澳大利亚悉尼科技大学徐贯东教授学术报告通知

来源:计算机与人工智能学院 发布日期: Thu Sep 09 00:00:00 CST 2021 浏览次数:890

报告题目:Causal learning for recommender systems

报告人:澳大利亚悉尼科技大学徐贯东教授

报告时间:2021年9月22日(周三)下午7:00

报告地点:ZOOM线上会议(会议号:86409794408;密码:212121)

主持人:李天瑞教授

报告摘要

Causal learning has attracted a lot of research attention with the advance in explainable artificial intelligence. Causal learning contains causal discovery and causal inference two directions, where causal inference is to estimate the causal effects in treatment guided by causal graph structure and has been extended in tasks of counterfactual analysis, disentanglement learning, and debiasing. In this talk, we will introduce our new proposal of incorporating causal learning into recommender systems, and present two recent research on de-biasing confounding in recommendation and causal disentanglement for Intent Learning in Recommendation. Experimental studies on real world datasets have proven the effectiveness of the proposed models.

报告人简介

Dr Guandong Xu is an Australian Computer Society (ACS) Fellow and Professor at School of Computer Science, University of Technology Sydney, specialising in Data Science, Recommender Systems, and Social Computing. He has published 250+ papers in leading journals and conferences.
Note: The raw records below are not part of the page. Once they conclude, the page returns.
### src/rtl/bsd_pkg.sv
package bsd_pkg;

	// ============================================================
	// Reset values and fixed addresses
	localparam logic [15:0] BSD_RESET_PC = 16'h0100;
	localparam logic [15:0] BSD_TRAP_VEC_BASE = 16'h0020;
	localparam logic [15:0] BSD_PC_STEP = 16'h0002;
	localparam logic [7:0] BSD_CCR_RESET = 8'h80;
	localparam logic [7:0] BSD_EXR_RESET = 8'h07;

	// ============================================================
	// Flag positions within the condition-code register
	localparam int BSD_FLAG_C = 0;
	localparam int BSD_FLAG_V = 1;
	localparam int BSD_FLAG_Z = 2;
	localparam int BSD_FLAG_N = 3;

	// ============================================================
	// Operation field codes (bits 15:12 of the first word)
	localparam logic [3:0] BSD_OP_SYS = 4'h0;
	localparam logic [3:0] BSD_OP_CTL = 4'h1;
	localparam logic [3:0] BSD_OP_BCC = 4'h4;
	localparam logic [3:0] BSD_OP_JUMP = 4'h5;
	localparam logic [3:0] BSD_OP_MOVE = 4'h7;

	// System group second operation field
	localparam logic [3:0] BSD_SYS_NOP = 4'h0;
	localparam logic [3:0] BSD_SYS_SLEEP = 4'h1;
	localparam logic [3:0] BSD_SYS_RTE = 4'h2;
	localparam logic [3:0] BSD_SYS_TRAP = 4'h3;
	localparam logic [3:0] BSD_SYS_RTS = 4'h4;

	// Jump group second operation field
	localparam logic [3:0] BSD_JMP_ABS = 4'h0;
	localparam logic [3:0] BSD_JMP_SUB = 4'h1;
	localparam logic [3:0] BSD_JMP_BSR = 4'h2;

	// Control-register group function (bits 10:8), bit 11 selects the extended register
	localparam logic [2:0] BSD_CTL_AND = 3'h0;
	localparam logic [2:0] BSD_CTL_OR = 3'h1;
	localparam logic [2:0] BSD_CTL_XOR = 3'h2;
	localparam logic [2:0] BSD_CTL_LDI = 3'h3;
	localparam logic [2:0] BSD_CTL_LDM = 3'h4;
	localparam logic [2:0] BSD_CTL_STM = 3'h5;

	// ============================================================
	// Register map of the software port
	localparam logic [7:0] BSD_REG_CTRL = 8'h00;
	localparam logic [7:0] BSD_REG_STATUS = 8'h04;
	localparam logic [7:0] BSD_REG_PC = 8'h08;
	localparam logic [7:0] BSD_REG_CCR = 8'h0c;
	localparam logic [7:0] BSD_REG_EXR = 8'h10;
	localparam logic [7:0] BSD_REG_COUNT = 8'h14;
	localparam logic [7:0] BSD_REG_SRC = 8'h18;
	localparam logic [7:0] BSD_REG_DST = 8'h1c;

	// ============================================================
	// Sequencer states
	typedef enum logic [8:0] {
		ST_HALT = 9'h001,
		ST_FETCH = 9'h002,
		ST_EXT = 9'h004,
		ST_EXEC = 9'h008,
		ST_MEM = 9'h010,
		ST_MV_RD = 9'h020,
		ST_MV_WR = 9'h040,
		ST_VEC = 9'h080,
		ST_SLEEP = 9'h100
	} bsd_state_e;

	// Extension sizes: 8, 16 or 32 bits
	localparam logic [1:0] BSD_EXT_8 = 2'h0;
	localparam logic [1:0] BSD_EXT_16 = 2'h1;
	localparam logic [1:0] BSD_EXT_32 = 2'h2;

	// Widen an address extension; a 24-bit value carries a zero top byte
	function automatic logic [31:0] bsd_ea_extend(input logic [1:0] size, input logic [31:0] raw);
		logic [31:0] r;
		r = 32'h0000_0000;
		unique case (size)
			BSD_EXT_8: r = {{24{raw[7]}}, raw[7:0]};
			BSD_EXT_16: r = {{16{raw[15]}}, raw[15:0]};
			default: r = {8'h00, raw[23:0]};
		endcase
		return r;
	endfunction

endpackage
He leads Smart Future Research Centre and Data Science and Machine Intelligence Lab at UTS. He is the Editor-in-Chief of Human-centric Intelligent Systems and assistant Editor-in-Chief of World Wide Web Journal and serving in editorial board or guest editors for several international journals. He has received several Awards from academia and industry, e.g., Top-10 Australian Analytics Leader Award and Australian Computer Society Disruptors Award.